Task material section start

--- design/flow/config.mk ---
export PLATFORM = sky130hd
export DESIGN_NAME = fifo_rx
export DESIGN_NICKNAME = fifo_rx
export VERILOG_FILES = /design/flow/design.v
export SDC_FILE = /design/flow/constraint.sdc
export NUM_CORES = 4
export LEC_CHECK = 1
export CORE_UTILIZATION = 40
--- design/flow/constraint.sdc ---
current_design fifo_rx

set clk_period 16.4
set clk_io_pct 0.2

create_clock -name clk0 -period $clk_period [get_ports {clk}]

set non_clock_inputs [all_inputs -no_clocks]
set_input_delay [expr $clk_period * $clk_io_pct] -clock clk0 $non_clock_inputs
set_output_delay [expr $clk_period * $clk_io_pct] -clock clk0 [all_outputs]
--- design/flow/design.v ---
`timescale 1ns / 1ps
module fifo_rx #(parameter mac_add = 48'h020000000004)(
    input  wire          clk,
    input  wire          reset,
    input  wire [31:0]   input_tdata,
    input  wire          input_tvalid,
    input  wire [0:0]    input_tuser,
    input  wire          input_tlast, 
    input  wire [3:0]    input_tkeep,
    output wire          input_tready,
    output reg           stream_valid,
    output reg [47:0]    dest_add_out,
    output reg [47:0]    src_add_out,
    output reg [15:0]    eth_type_out,
    output reg [15:0]    dest_port,
    output reg [7:0]     protocol,
    output reg [9:0]     word_count_latch,
    output reg           ARP_valid,
    output reg           ICMP_valid,
    output reg           UDP_valid,
    output reg [31:0]    request_tdata,
    output reg           request_tlast
    );
    wire [7:0] byte0 = input_tdata[7:0];
    wire [7:0] byte1 = input_tdata[15:8];
    wire [7:0] byte2 = input_tdata[23:16];
    wire [7:0] byte3 = input_tdata[31:24];
    reg [31:0] packet_buffer [0:31];    
    reg [1:0]  live_proto; 
    localparam IDLE = 2'd0;
    localparam READ = 2'd1;
    localparam SEND = 2'd2; 
    reg [1:0] ps;
    reg [9:0] word_count; 
    reg [9:0] send_count; 
    assign input_tready = 1;
    always @(posedge clk) begin
        if (reset) begin 
            ps               <= IDLE;
            stream_valid     <= 1'b0;
            ARP_valid        <= 1'b0;
            ICMP_valid       <= 1'b0;
            UDP_valid       <= 1'b0;
            request_tdata    <= 32'd0;
            request_tlast    <= 1'b0;
            dest_add_out     <= 48'd0;
            src_add_out      <= 48'd0;
            eth_type_out     <= 16'd0;
            protocol         <= 8'd0;
            word_count       <= 10'd0;
            word_count_latch <= 10'd0;
            send_count       <= 10'd0;
            live_proto       <= 2'd0;
        end 
        else begin
            case (ps)
                IDLE: begin
                    stream_valid  <= 1'b0;
                    ARP_valid     <= 1'b0;
                    ICMP_valid    <= 1'b0;
                    UDP_valid    <= 1'b0;
                    request_tdata <= 32'd0;
                    request_tlast <= 1'b0;
                    live_proto    <= 2'd0;
                    if (input_tvalid) begin
                        ps <= READ;
                        dest_add_out[47:16] <= {byte0, byte1, byte2, byte3};
                        packet_buffer[0] <= input_tdata;
                        if (input_tlast) begin
                            word_count_latch <= 10'd1;
                            ps               <= IDLE;
                        end else begin
                            word_count <= 10'd1; 
                        end
                    end else begin
                        word_count <= 10'd0;
                    end
                end 
                READ: begin
                    stream_valid  <= 1'b0;
                    if (input_tvalid) begin
                        if (word_count < 10'd32) begin
                            packet_buffer[word_count[4:0]] <= input_tdata;
                        end
                        if (word_count == 10'd5) begin
                            if (eth_type_out == 16'h0806) begin
                                live_proto <= 2'd1; 
                            end 
                            else if (eth_type_out == 16'h0800 && byte3 == 8'h01 && dest_add_out == mac_add ) begin
                                live_proto <= 2'd2; 
                            end
                             else if (eth_type_out == 16'h0800 && byte3 == 8'h11 && dest_add_out == mac_add ) begin
                                live_proto <= 2'd3; 
                            end
                        end 
                        case (word_count)
                            10'd1: begin
                                dest_add_out[15:0] <= {byte0, byte1};
                                src_add_out[47:32] <= {byte2, byte3};
                            end
                            10'd2: src_add_out[31:0]  <= {byte0, byte1, byte2, byte3};
                            10'd3: eth_type_out[15:0] <= {byte0, byte1};
                            10'd5: protocol[7:0]      <= byte3;
                            10'd9: dest_port      <= {byte1, byte0};
                            default: ; 
                        endcase
                        if (input_tlast) begin
                            word_count_latch <= word_count + 1'b1;
                            if (input_tuser == 1'b0 && (live_proto == 2'd1 || live_proto == 2'd2 || live_proto == 2'd3)) begin
                                ps         <= SEND;
                                send_count <= 10'd0;
                            end else begin
                                live_proto <= 2'd0; 
                                ps         <= IDLE;
                            end
                        end else begin
                            word_count <= word_count + 1'b1;
                        end
                    end
                end
                SEND: begin
                    if (send_count < word_count_latch && send_count < 10'd32) begin
                        stream_valid  <= 1'b1;
                        request_tdata <= packet_buffer[send_count[4:0]]; 
                        if (live_proto == 2'd1) ARP_valid  <= 1'b1;
                        if (live_proto == 2'd2) ICMP_valid <= 1'b1;
                        if (live_proto == 2'd3) UDP_valid <= 1'b1;
                        if (send_count == word_count_latch - 1'b1) begin
                            request_tlast <= 1'b1;
                        end else begin
                            request_tlast <= 1'b0;
                        end
                        send_count <= send_count + 1'b1;
                    end 
                    else begin
                        stream_valid  <= 1'b0;
                        ARP_valid     <= 1'b0;
                        ICMP_valid    <= 1'b0;
                        UDP_valid    <= 1'b0;
                        request_tdata <= 32'd0;
                        request_tlast <= 1'b0;
                        live_proto    <= 2'd0;
                        ps            <= IDLE;
                    end
                end
                default: ps <= IDLE;
            endcase 
        end
    end
endmodule
--- design/flow/run.sh ---
#!/bin/bash
# OpenROAD 26Q1-2900-gdf79404cd8, Yosys 0.63+post, stock flow scripts
make -C /OpenROAD-flow-scripts/flow DESIGN_CONFIG=/design/flow/config.mk WORK_HOME=/design/flow/orfs finish
==> changes_impl.md <==
## Implementation

* Status: complete, no violations
* Placed cell areas at 51,400 um2
* Critical path origin: input_tvalid
* Placed instance count at 4,286
* Drt initial violations at 1,652
* Chip area at 119,000 um2
* Reg2Reg Setup Slack at 12.27 ns
* H-Tree Level Count at 3
* I/O Buffers at 219
* Clk ins delay skew pair at 0.71 ns
* Final WL at 126,000 um
* Clock tree buffer depth at 3
* Max IR drop VDD at 0.0932 mV
* Via count at 25.2k
* GR Util All Layers at 23.7%
* Seq share, synth at 75.1%
* Worst setup SP type: primary input
* Maximum clock frequency at 0.159 GHz
* I/O Pins at 225
* Hold Vio Cnt, Final at 0
* CTS Hold Bufs at 0
* Sequential share of power at 53.9%
* Critical Path End Type: register
* DR vias/cell at 5.59
* Critical Path End: packet_buffer[4][12]
* Ys cells at 2,584
* Layout cell share with drive strength beyond 1 at 19.9%
* Layout Cells excl Fill at 4,512
* CP max stage delay at 0.81 ns
* Final period util at 38.4%
* Registers, synthesis at 1,238
* Mean Syn Cell Area at 18.1 um2
* Sw Share at 20.0%
* DP Wirelength at 70,600 um
* Mapped Area at 46,900 um2
* # DRC at 0
* Design Area, Final at 55,500 um2
* Post-layout min period at 6.29 ns
* Router iterations before antenna repair at 5
* Worst reg2reg endpoint: request_tdata[3]
* Tightest Pin Transition at 0.982 ns
* # setup viols final at 0
* Ys flop type: edfxtp_1
* LEAKAGE at 17.0 nW
* Log Warnings at 32
* Yosys warnings at 1
* Clock-pin slew on the worst setup and hold paths at 0.06 ns
* Logic pwr share at 2.2%
* CP Cell Sequence: clkdlybuf4s50_1 > nand3b_1 > or2_2 > nor2_1 > nand3_1 > nor2_4 > buf_4
* Vias in the first global route at 27.9k
* Critical Path Slowest Stage Cell: nor2_4
* WP buf/inv at 2
* First-pass GRT wire length at 183,000 um
* Die H at 344 um
* Largest net degree at the start of global routing at 77
* Worst Reg2Reg Path Length in Cells at 7
* Remaining antenna violation count after routing at 0
* Max-Slew Margin vs Limit at 34.1%
* Initial antenna violation count at 0
* Pins Over Slew Limit at 0
* Layout Area Growth over Synthesis at 18.4%
* Arr. time, crit path at 6.62 ns
* Worst path top cell family by delay: simple AND/OR/NAND/NOR gates
* Internal power at 5.08 mW
* Total gr overflow at 0
* RSZ-0062 raised after global routing: false
* Critical path required time at 16.73 ns
* CP Depth at 7
* Hold WC Path Type: reg -> reg
* Clock power share at 43.9%
* Die width at 344 um
* Post-synthesis async set-or-reset flop share at 0%
* WL/cell at 27.8 um
* Synthesized instance count at 2,584
* Fp_density at 40.3%
* Power per cell area at 114 nW/um2
* Num CTS Buffers at 118
* NetSw at 1.27 mW
* Setup Fix Bufs, Post-CTS at 0
* # clock sinks at 1,238
* Clock skew at 0.0313 ns
* Rows at 125
* Post-synth cell types at 62
* Core Area at 116,000 um2
* Max_cap viols at 0
* Kind of critical path: in -> reg
* Clk root buf: clkbuf_16
* Final TNS setup at 0 ns
* YS chip area at 46,900 um2
* Count of library flops with an enable pin at 1,040
* Post-CTS sizing at 0
* CTS tree: done
* PnR Total Power at 6.35 mW
* Crit path max fanout at 20
* Placer Congestion at 0.848
-- cell usage after synthesis (17+ instances only) --
cell,number,share of area (%)
edfxtp_1,1040,67
nand2_1,282,2.3
mux4_2,256,12
dfxtp_1,198,8.5
a21oi_1,135,1.4
clkbuf_1,98,0.78
o22ai_1,76,1.0
nor2_1,72,0.58
mux2i_1,55,1.2
nand3_1,43,0.46
buf_2,38,0.41
inv_1,25,0.20
nor3_1,24,0.26
nor4_1,17,0.23
-- cell families (layout without fill, tap and decap cells) --
group | count (synthesis) | after routing | synth area share [%]
AND-OR/OR-AND | 315 | 315 | 4.24
XOR/XNOR | 22 | 22 | 0.411
adder cells (fa/ha/maj) | 15 | 15 | 0.400
buffers and inverters | 172 | 574 | 1.52
flip-flops | 1238 | 1238 | 75.1
multiplexers | 311 | 311 | 13.5
other | 1 | 3 | 0.00800
AND/OR/NAND/NOR | 510 | 510 | 4.86
-- worst min path at each step --
stage | endpoint | start | cells past startpoint
after CTS | request_tdata[1] | request_tdata[1] | 2
after global routing | request_tdata[1] | request_tdata[1] | 2
final | request_tdata[1] | request_tdata[1] | 2
-- flip-flops by register name, indices dropped and copies added (netlist names), named ones only --
| register | flops |
|---|---|
| packet_buffer | 1024 |
| dest_add_out | 48 |
| src_add_out | 48 |
| request_tdata | 32 |
| dest_port | 16 |
| eth_type_out | 16 |
| send_count | 10 |
| word_count | 10 |
| word_count_latch | 10 |
| protocol | 8 |
| live_proto | 3 |
| ps | 3 |
| ARP_valid | 1 |
| ICMP_valid | 1 |
| UDP_valid | 1 |
| request_tlast | 1 |
| stream_valid | 1 |
-- stage by stage --
stage	worst slack, ns	hold slack, ns	util, %
floorplan	8.54	0.392	-
global placement	9.44	0.438	44.3
detailed placement	9.38	0.434	44.3
CTS	10.12	0.443	47.7
global route	9.92	0.462	47.7
finish	10.11	0.439	47.7
-- cell usage in the layout (no fill, tap or decap), types with 7 or more instances in the layout --
master	n
nor2_4	31
dfxtp_1	195
ha_1	15
clkinv_2	23
clkbuf_16	118
o21ai_0	8
xnor2_1	15
a21oi_1	135
nand3_1	43
xor2_1	7
mux2i_1	55
o21ai_1	8
inv_1	25
nand4_1	9
a211oi_1	16
edfxtp_1	1040
a22oi_1	10
clkinv_1	18
and3_1	8
clkbuf_8	16
nor3_1	21
mux4_2	256
nor4_1	17
clkbuf_1	25
buf_4	106
nor2_1	41
nand2_1	282
o22ai_1	76
a22o_1	10
bufinv_16	14
and2_1	12
a32o_1	14
clkdlybuf4s50_1	218
-- worst reg2reg max path, cell delays in order (launching register included) --
cell and delay [ns]:
dfxtp_4 0.78, buf_4 0.74, buf_4 0.60, buf_4 0.62, mux4_2 0.60, o22ai_1 0.30, a211oi_1 0.11, a32o_1 0.28
-- metal layers --
metal  wire length, um  global-route usage, %  part of all wire [%]
met4              2610                   4.44                   2.1
met3             24200                   20.0                    19
met5                24                  0.401                 0.019
met2             56800                   33.7                    45
met1             41800                   28.6                    33
-- power groups by stage --
| stage | registers (mW) | logic, mW | clock network, mW |
|---|---|---|---|
| 6_report | 3.43 | 0.139 | 2.79 |
| 5_1_grt | 3.42 | 0.151 | 2.95 |
| 4_1_cts | 3.43 | 0.140 | 2.83 |
-- area by class of cell --
cell class,count,area [um2]
sequential,1238,35200
antenna,2,5.00
fill,9374,60700
multi-input combinational,1174,11200
tap,1524,1910
clock inverter,65,777
timing repair buffer,325,3000
inverter,25,93.8
clock buffer,159,3270
Power is estimated from default activity; no workload was simulated.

Task material section end

### Try it
Gather all lines from the records above in which "routing" appears.

### The completed task
* Largest net degree at the start of global routing at 77
* Remaining antenna violation count after routing at 0
* RSZ-0062 raised after global routing: false
group | count (synthesis) | after routing | synth area share [%]
after global routing | request_tdata[1] | request_tdata[1] | 2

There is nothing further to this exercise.